Limitations: what isn’t supported as of the current release

Here is a list of commonly requested resource modification features which are not supported as of the current release. This lack of support is not necessarily by design; rather these behaviours are documented here to provide clear, concise descriptions of the current state of the feature.

Limitation: Control resource modification on a per ApplicationSet basis

There is currently no way to restrict modification/deletion of the Applications that are owned by an individual ApplicationSet. The global --policy parameters described above only allow targeting of all ApplicationSets (eg it is ‘all or nothing’).

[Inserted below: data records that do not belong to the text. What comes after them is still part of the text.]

File: src/rtl/multi_channel_timer_pwm.sv
// N-channel timer/PWM: shared prescaled counter, normal/fast/phase-correct modes, double-buffered TOP/compare.
// Optional output polarity inversion is enabled by defining PWM_POLARITY_EN.
module multi_channel_timer_pwm #(
    parameter int WIDTH   = 32,
    parameter int NCH     = 2,
    parameter int PRESC_W = 8
) (
    input  logic                 clk,
    input  logic                 reset,
    input  logic [1:0]           tmr_src,
    input  logic [1:0]           tmr_mode,
    input  logic [PRESC_W-1:0]   prescale,
    input  logic [WIDTH-1:0]     timer_top,
    input  logic [NCH*WIDTH-1:0] pwm_cmp,
`ifdef PWM_POLARITY_EN
    input  logic [NCH-1:0]       pwm_pol,
`endif
    input  logic                 irq_clr,
    output logic [WIDTH-1:0]     count,
    output logic                 count_dir,
    output logic [NCH-1:0]       pwm_out,
    output logic [NCH-1:0]       cmp_match,
    output logic                 timer_interrupt
);

    typedef enum logic [1:0] {
        MODE_NORMAL  = 2'b00,
        MODE_FAST    = 2'b01,
        MODE_PHASE   = 2'b10,
        MODE_NORMAL2 = 2'b11
    } mode_e;

    localparam logic [WIDTH-1:0]   CNT_ONE   = WIDTH'(1);
    localparam logic [PRESC_W-1:0] PRESC_ONE = PRESC_W'(1);

    mode_e              mode_q;
    logic [PRESC_W-1:0] presc_cnt;
    logic [WIDTH-1:0]   top_sh;
    logic [WIDTH-1:0]   cmp_sh  [NCH];
    logic [WIDTH-1:0]   cmp_eff [NCH];
    logic [NCH-1:0]     pwm_reg;

    logic               tick;
    logic [PRESC_W-1:0] presc_next;
    logic               running;
    logic               mode_chg;
    logic               is_phase;
    logic               is_fast;
    logic [WIDTH-1:0]   cnt_next;
    logic               dir_next;
    logic               period_end;
    logic               update;
    logic               load_sh;
    logic [NCH-1:0]     pwm_next;
    logic [NCH-1:0]     match_next;

    assign running  = tmr_src[0] ^ tmr_src[1];
    assign mode_chg = (mode_e'(tmr_mode) != mode_q);
    assign is_phase = (mode_q == MODE_PHASE);
    assign is_fast  = (mode_q == MODE_FAST);

    // NOTE: every always_comb output gets a default first so no latch is inferred.
    always_comb begin
        tick       = 1'b0;
        presc_next = '0;
        case (tmr_src)
            2'b01: tick = 1'b1;
            2'b10: begin
                tick       = (presc_cnt == prescale);
                presc_next = tick ? '0 : presc_cnt + PRESC_ONE;
            end
            default: ;
        endcase
    end

    always_comb begin
        cnt_next   = count;
        dir_next   = 1'b0;
        period_end = 1'b0;
        if (is_phase) begin
            if (top_sh == '0) begin
                cnt_next   = '0;
                period_end = 1'b1;
            end else if (!count_dir) begin
                cnt_next = count + CNT_ONE;
                dir_next = (cnt_next >= top_sh);
            end else begin
                cnt_next = count - CNT_ONE;
                dir_next = 1'b1;
                if (cnt_next == '0) begin
                    dir_next   = 1'b0;
                    period_end = 1'b1;
                end
            end
        end else if (count >= top_sh) begin
            cnt_next   = '0;
            period_end = 1'b1;
        end else begin
            cnt_next = count + CNT_ONE;
        end
    end

    // Shadows reload while stopped, on a mode change, and at the period boundary.
    assign update  = tick & period_end;
    assign load_sh = ~running | mode_chg | update;

    // The period that starts on an update edge is evaluated against the freshly loaded compares.
    always_comb begin
        pwm_next   = pwm_reg;
        match_next = '0;
        for (int k = 0; k < NCH; k++) begin
            cmp_eff[k]    = load_sh ? pwm_cmp[k*WIDTH +: WIDTH] : cmp_sh[k];
            match_next[k] = (cnt_next == cmp_eff[k]);
            if (is_fast || is_phase)
                pwm_next[k] = (cnt_next < cmp_eff[k]);
            else
                pwm_next[k] = pwm_reg[k] ^ match_next[k];
        end
    end

    always_ff @(posedge clk or negedge reset) begin
        if (!reset) begin
            mode_q          <= MODE_NORMAL;
            presc_cnt       <= '0;
            count           <= '0;
            count_dir       <= 1'b0;
            pwm_reg         <= '0;
            cmp_match       <= '0;
            timer_interrupt <= 1'b0;
            top_sh          <= '0;
            // NOTE: the compare shadow array is small and must read 0 after reset, so it is reset too.
            cmp_sh          <= '{default: '0};
        end else begin
            mode_q <= mode_e'(tmr_mode);
            if (load_sh) begin
                top_sh <= timer_top;
                for (int k = 0; k < NCH; k++)
                    cmp_sh[k] <= pwm_cmp[k*WIDTH +: WIDTH];
            end
            if (mode_chg) begin
                presc_cnt       <= '0;
                count           <= '0;
                count_dir       <= 1'b0;
                pwm_reg         <= '0;
                cmp_match       <= '0;
                timer_interrupt <= timer_interrupt & ~irq_clr;
            end else begin
                presc_cnt       <= presc_next;
                cmp_match       <= tick ? match_next : '0;
                timer_interrupt <= update | (timer_interrupt & ~irq_clr);
                if (tick) begin
                    count     <= cnt_next;
                    count_dir <= dir_next;
                    pwm_reg   <= pwm_next;
                end
            end
        end
    end

`ifdef PWM_POLARITY_EN
    assign pwm_out = pwm_reg ^ pwm_pol;
`else
    assign pwm_out = pwm_reg;
`endif

endmodule

File: config.mk
export PLATFORM = sky130hd
export DESIGN_NAME = multi_channel_timer_pwm
export DESIGN_NICKNAME = d
export VERILOG_FILES = /design/src/rtl/multi_channel_timer_pwm.sv
export SDC_FILE = /design/constraint.sdc
export NUM_CORES = 1
export LEC_CHECK = 0
export BUFFER_PORTS_ARGS = -buffer_cell sky130_fd_sc_hd__buf_4
export CAP_MARGIN = 10
export CORE_MARGIN = 8
export CORE_UTILIZATION = 45
export CTS_CLUSTER_DIAMETER = 100
export DETAILED_ROUTE_END_ITERATION = 16
export PLACE_DENSITY_LB_ADDON = 0.1
export SYNTH_ARGS = -nofsm -noshare
export SYNTH_HDL_FRONTEND = slang
export SYNTH_SLANG_ARGS = --single-unit
File: constraint.sdc
create_clock -name clk -period 10.7 [get_ports clk]
set_input_delay 0.535 -clock clk [delete_from_list [all_inputs] [get_ports clk]]
set_output_delay 0.535 -clock clk [all_outputs]
set_load 0.02 [all_outputs]
==> results.md, run 1 <==
- MaxCap Viol Count: 0
- Worst reg2reg setup slack: 3810 ps
- Synth top area share: 24.3%
- P_sw: 0.643 mW
- Mapped Cells: 1861
- Clk root buf: clkbuf_16
- Pin count of the biggest net entering global routing: 220
- Setup TNS: 0 ps
- Cell taking the most area after synthesis: dfrtp_1
- Per-cell routed wire length: approximately 23 um
- Rel. slew slack: between 20% and 30%
- DR iter-0 viols: between 1000 and 1500
- Critical Path Fanout Max: 70
- CP required: 11060 ps
- Synth async-reset ratio: 100%
- Die Ht: just under 200 um
- Core Rows: 66
- #FFs+latches synth: 144
- Total Wirelength: between 50 and 60 mm
- Commonest non-fill, non-tap cell in the layout: nand2_1
- DIE AREA: just under 40000 sq um
- Post-synthesis sequential area ratio: between 20% and 30%
- Critical path class: flop to flop
- Final worst-path cycle share: 64.4%
- Status: finished, final reports clean
- Hold_sp: tmr_mode[1]
- Worst slew pin tran: around 1100 ps
- Syn avg cell area: roughly 8.0 sq um
- Critical path depth: 20
- Worst r2r path cells: 20
- Final Worst Setup Slack: 3810 ps
- Combinational share of power: 30.0%
- Initial antenna violation count: 0
- CTS Buffer Depth: 2
- Final hold violations: 0
- # DRC: 0
- Tot GR Track Use: 26.9%
- Dominant synthesized flop cell: dfrtp_1
- Clock share of power: 35.3%
- GR Overflow Total: 0
- Max Slew Vio Count: 0
- Critical path's top delay family: simple AND/OR/NAND/NOR gates
- Crit path buf inv count: 2
- Reg power frac: a little over a third
- First-pass GRT wire length: 83.6 mm
- Worst Path Arrival: 7250 ps
- Post-CTS resize count: 0
- DP HPWL: about 36 mm
- Post-synth EDFFs: 0
- Sw Share: around 36%
- Max stage delay on crit path: 830 ps
- Synthesis-to-finish area growth: 11.5%
- Internal Pwr Total: about 1.2 mW
- Min Clock Period, post-route: 6890 ps
- Top cells by area, synth: dfrtp_1 24%, ha_1 11%, nand2_1 5.7%
- IO Count: between 100 and 150
- Pwr Density: 109 nW/um^2
- Worst hold path cell count: 1
- Utilization after layout: a little over 50%
- TritonCTS Buffers: 17
- RSZ-0062 raised after global routing: false
- Initial core utilization: 45.6%
- Post-Syn Area: 14800 sq um
- Leakage: a little over 7 nW
- Synth warnings: 0
- Clk_lat worst skew: 460 ps
- Reg clk slew, reported paths: 70 ps
- Mapped Nets: 2107
- Core ar.: between 30000 and 40000 sq um
- CTS tree: built
- Fmax: about 150 MHz
- ANT nets after route: 0
- Fraction of layout cells with a size suffix above 1: 16.9%
- IO Port Bufs: 148
- Mean number of vias per cell: 6.47
- Worst R2R Start: count[0]$_DFFE_PN0P_
- Antenna cells: 0
- H-tree levels: 4
- Nets: 2119
- Vias: 15000
- Final setup viols: 0
- Critical Path End Type: flop
- Setup Skew: about 13 ps
- Most frequent cells in the layout: 225 x nand2_1, 174 x nor2_1, 162 x buf_4
- Hold EP: mode_q[1]$_DFF_PN0_
- Die width: 198 um
- CTS sink count: 144
- Synth cell types: 65
- Crit start category: flop
- Pre-antenna DRT Iters: 5
- Critical path's slowest cell: or4_4
- Max IR drop VDD: about 0.12 mV
- Final GP Congestion: 0.935
- Number of global-route vias before repair: ~14000
- Hold crit path type: input port to flop
- Setup WS pre-CTS: 3900 ps
- Reg-to-Reg End: pwm_out[1]$_DFFE_PN0P_
- Setup Buffers After CTS: 0
- Critical path cell sequence: inv_1, ha_1, nor3b_2, nand4_1, nor2_1, xor2_1, or3_1, or4_4, buf_4, o221a_2, and2_1, ha_1, nand4_1, nor4_1, nand2_1, or4_1, nor3_1, a21oi_1, a2bb2oi_1, o32ai_1
## power groups by stage
stage,clock network [mW],registers [mW],logic [mW]
after floorplan,0,0.624,0.358
after global placement,0,0.636,0.529
after detailed placement,0,0.637,0.536
after CTS,0.650,0.628,0.539
after global routing,0.665,0.634,0.599
final,0.638,0.628,0.542
## registers in the layout, summed over array words and instances, names as in the netlist
register / cells
count: 32
top_sh: 32
pwm_out: 2
timer_interrupt: 1
presc_cnt: 8
cmp_sh: 64
count_dir: 1
mode_q: 2
cmp_match: 2
## worst register-to-register path, delay by kind of cell (launching register included)
kind	cells	cell delay, ps
compound gates	4	780
xor+xnor	1	140
fa+ha+maj	2	550
buf+inv	2	750
flops	1	490
simple gates	11	4070
## Yosys cell counts (all sizes together), types with 12 or more instances
library cell / n
nand2: 225
nor2: 176
dfrtp: 144
ha: 135
clkbuf: 129
nand3: 129
nand4: 126
a22oi: 63
o221a: 61
o21ai: 60
a21oi: 58
inv: 58
xor2: 46
buf: 44
a221o: 37
and2: 36
o221ai: 36
a221oi: 34
nor3: 30
xnor2: 28
nor4: 26
a21o: 23
nand2b: 17
o22ai: 16
a211oi: 13
and3: 12
### src/rtl/in_out_sram_arbiter.sv
`default_nettype none
// ============================================================================
// Module   : in_out_sram_arbiter
// Purpose  : Round-robin arbiter/sequencer sharing the single-port in/out SRAM
//            between NUM_REQ requesters, with a bounded burst lock and
//            one-cycle read response routing back to the issuing requester.
// Revision : 1.0 - initial release
// ============================================================================
module in_out_sram_arbiter #(
    parameter int ADDR_WIDTH = 10,
    parameter int DATA_WIDTH = 64,
    parameter int NUM_REQ    = 3,
    parameter int MAX_LOCK   = 16
) (
    input  logic                           clk,
    input  logic                           rst_n,
    input  logic [NUM_REQ-1:0]             req_valid_i,
    output logic [NUM_REQ-1:0]             req_ready_o,
    input  logic [NUM_REQ-1:0]             req_we_i,
    input  logic [NUM_REQ-1:0]             req_lock_i,
    input  logic [NUM_REQ*ADDR_WIDTH-1:0]  req_addr_i,
    input  logic [NUM_REQ*DATA_WIDTH-1:0]  req_wdata_i,
    output logic [NUM_REQ-1:0]             rsp_valid_o,
    output logic [DATA_WIDTH-1:0]          rsp_rdata_o,
    output logic                           sram_req_o,
    output logic                           sram_we_o,
    output logic [ADDR_WIDTH-1:0]          sram_addr_o,
    output logic [DATA_WIDTH-1:0]          sram_wdata_o,
    input  logic [DATA_WIDTH-1:0]          sram_rdata_i
);

    localparam int         c_ID_W      = (NUM_REQ > 1) ? $clog2(NUM_REQ) : 1;
    localparam logic [0:0] c_ST_OPEN   = 1'b0;
    localparam logic [0:0] c_ST_LOCKED = 1'b1;
    localparam logic [8:0] c_MAX_LOCK  = 9'(MAX_LOCK);
    // A bound of one means a lock would expire on the very accept that takes it
    localparam bit         c_CAN_LOCK  = (MAX_LOCK > 1);

    // Wrap an integer requester position back into the requester range
    function automatic logic [c_ID_W-1:0] f_wrap(input int v);
        return c_ID_W'(v % NUM_REQ);
    endfunction

    // Lock state
    logic [0:0]        r_state;
    logic [0:0]        w_state_nxt;
    logic [c_ID_W-1:0] r_lock_owner;
    logic [c_ID_W-1:0] w_owner_nxt;
    logic [7:0]        r_lock_cnt;
    logic [7:0]        w_cnt_nxt;
    logic              w_hold;

    // Arbitration
    logic [c_ID_W-1:0]  r_last_grant;
    logic [NUM_REQ-1:0] w_grant;
    logic [c_ID_W-1:0]  w_grant_id;
    logic               w_found;
    logic               w_accept;

    // SRAM command stage and response stage
    logic                  r_sram_req;
    logic                  r_sram_we;
    logic [ADDR_WIDTH-1:0] r_sram_addr;
    logic [DATA_WIDTH-1:0] r_sram_wdata;
    logic [c_ID_W-1:0]     r_sram_id;
    logic [NUM_REQ-1:0]    r_rsp_valid;

    // Lock FSM state register
    always_ff @(posedge clk or negedge rst_n) begin
        if (!rst_n) begin
            r_state      <= c_ST_OPEN;
            r_lock_owner <= '0;
            r_lock_cnt   <= '0;
        end else begin
            r_state      <= w_state_nxt;
            r_lock_owner <= w_owner_nxt;
            r_lock_cnt   <= w_cnt_nxt;
        end
    end

    // Lock FSM next state: an idle owner releases the lock and the cycle is
    // arbitrated as if OPEN, so a new lock can be taken in that same cycle
    always_comb begin
        w_state_nxt = r_state;
        w_owner_nxt = r_lock_owner;
        w_cnt_nxt   = r_lock_cnt;
        if (w_hold) begin
            if (!req_lock_i[r_lock_owner] ||
                ({1'b0, r_lock_cnt} + 9'd1 >= c_MAX_LOCK)) begin
                w_state_nxt = c_ST_OPEN;
                w_cnt_nxt   = '0;
            end else begin
                w_cnt_nxt = r_lock_cnt + 8'd1;
            end
        end else begin
            w_state_nxt = c_ST_OPEN;
            w_cnt_nxt   = '0;
            if (c_CAN_LOCK && w_accept && req_lock_i[w_grant_id]) begin
                w_state_nxt = c_ST_LOCKED;
                w_owner_nxt = w_grant_id;
                w_cnt_nxt   = 8'd1;
            end
        end
    end

    // Lock FSM output: the owner keeps exclusive access while it stays valid
    always_comb begin
        w_hold = 1'b0;
        if (r_state == c_ST_LOCKED) begin
            w_hold = req_valid_i[r_lock_owner];
        end
    end

    // Round-robin pick starting after the last grant, overridden by a live lock
    always_comb begin
        w_grant    = '0;
        w_grant_id = '0;
        w_found    = 1'b0;
        if (w_hold) begin
            w_grant[r_lock_owner] = 1'b1;
            w_grant_id            = r_lock_owner;
        end else begin
            for (int k = 1; k <= NUM_REQ; k++) begin
                if (!w_found && req_valid_i[f_wrap(int'(r_last_grant) + k)]) begin
                    w_found                                      = 1'b1;
                    w_grant_id                                   = f_wrap(int'(r_last_grant) + k);
                    w_grant[f_wrap(int'(r_last_grant) + k)]      = 1'b1;
                end
            end
        end
    end

    assign w_accept    = |w_grant;
    assign req_ready_o = rst_n ? w_grant : '0;

    // Remember the last winner so the next round starts just after it
    always_ff @(posedge clk or negedge rst_n) begin
        if (!rst_n) begin
            r_last_grant <= c_ID_W'(NUM_REQ - 1);
        end else if (w_accept) begin
            r_last_grant <= w_grant_id;
        end
    end

    // Register the accepted command into the SRAM stage
    always_ff @(posedge clk or negedge rst_n) begin
        if (!rst_n) begin
            r_sram_req   <= 1'b0;
            r_sram_we    <= 1'b0;
            r_sram_addr  <= '0;
            r_sram_wdata <= '0;
            r_sram_id    <= '0;
        end else begin
            r_sram_req <= w_accept;
            r_sram_we  <= w_accept & req_we_i[w_grant_id];
            if (w_accept) begin
                r_sram_addr  <= req_addr_i[w_grant_id*ADDR_WIDTH +: ADDR_WIDTH];
                r_sram_wdata <= req_wdata_i[w_grant_id*DATA_WIDTH +: DATA_WIDTH];
                r_sram_id    <= w_grant_id;
            end
        end
    end

    // Raise the response strobe for the issuer when the SRAM read data lands
    always_ff @(posedge clk or negedge rst_n) begin
        if (!rst_n) begin
            r_rsp_valid <= '0;
        end else begin
            r_rsp_valid <= '0;
            if (r_sram_req && !r_sram_we) begin
                r_rsp_valid[r_sram_id] <= 1'b1;
            end
        end
    end

    assign sram_req_o   = r_sram_req;
    assign sram_we_o    = r_sram_we;
    assign sram_addr_o  = r_sram_addr;
    assign sram_wdata_o = r_sram_wdata;
    assign rsp_valid_o  = r_rsp_valid;
    // SRAM output is already registered; pass it through, forced to zero when idle
    assign rsp_rdata_o  = (|r_rsp_valid) ? sram_rdata_i : '0;

endmodule
`default_nettype wire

Limitation: No support for manual edits to individual Applications

There is currently no way to allow modification of a single child Application of an ApplicationSet, for example, if you wanted to make manual edits to a single Application for debugging/testing purposes.

For example:

  • Imagine that you have an ApplicationSet that created Applications app1, app2, and app3.
  • You now want to edit app3 with kubectl edit application/app3, to update one of the app3‘s fields.
  • However, as soon as you make edits to app3 (or any of the individual Applications), they will be immediately reverted by the ApplicationSet reconciler back to the template-ized version (by design).

As of this writing, there is an issue open for discussion of this behaviour.

Limitation: ApplicationSet controller will not selectively ignore changes to individual fields

There is currently no way to instruct the ApplicationSet controller to ignore changes to individual fields of Applications.

For example, imagine that we have an Application created from an ApplicationSet, but a user has attempted to add a custom annotation (to the Application) that does not exist in the ApplicationSet resource:

  1. apiVersion: argoproj.io/v1alpha1
  2. kind: Application
  3. metadata:
  4. annotations:
  5. # This annotation exists only on this Application, and not in
  6. # the parent ApplicationSet template:
  7. my-custom-annotation: some-value
  8. spec:
  9. # (...)

As above, the ApplicationSet resource does not have a my-custom-annotation: some-value annotation in the .spec.template.annotations for the Application.

Since this field is not in the ApplicationSet template, as soon as a user adds this custom annotation, it will be immediately reverted (removed) by the ApplicationSet controller.

There is currently no support for disabling or customizing this behaviour.

To some extent this is by design: the main principle of ApplicationSets is that we maintain a 1-to-many relationship between the ApplicationSet and the Applications that it owns, such that all the Applications necessarily conform to a strict template.

This provides the advantages of the ‘cattle not pets’ philosophy of microservice/cloud native application resource management, wherein you don’t need to worry about individual Applications differing from each other in subtle ways: they will all necessarily be reconciled to be consistent with the parent template.

BUT, admittedly, that is not always desirable 100% of the time, and there may be a better balance to be found, so discussions are continuing on GitHub and Slack.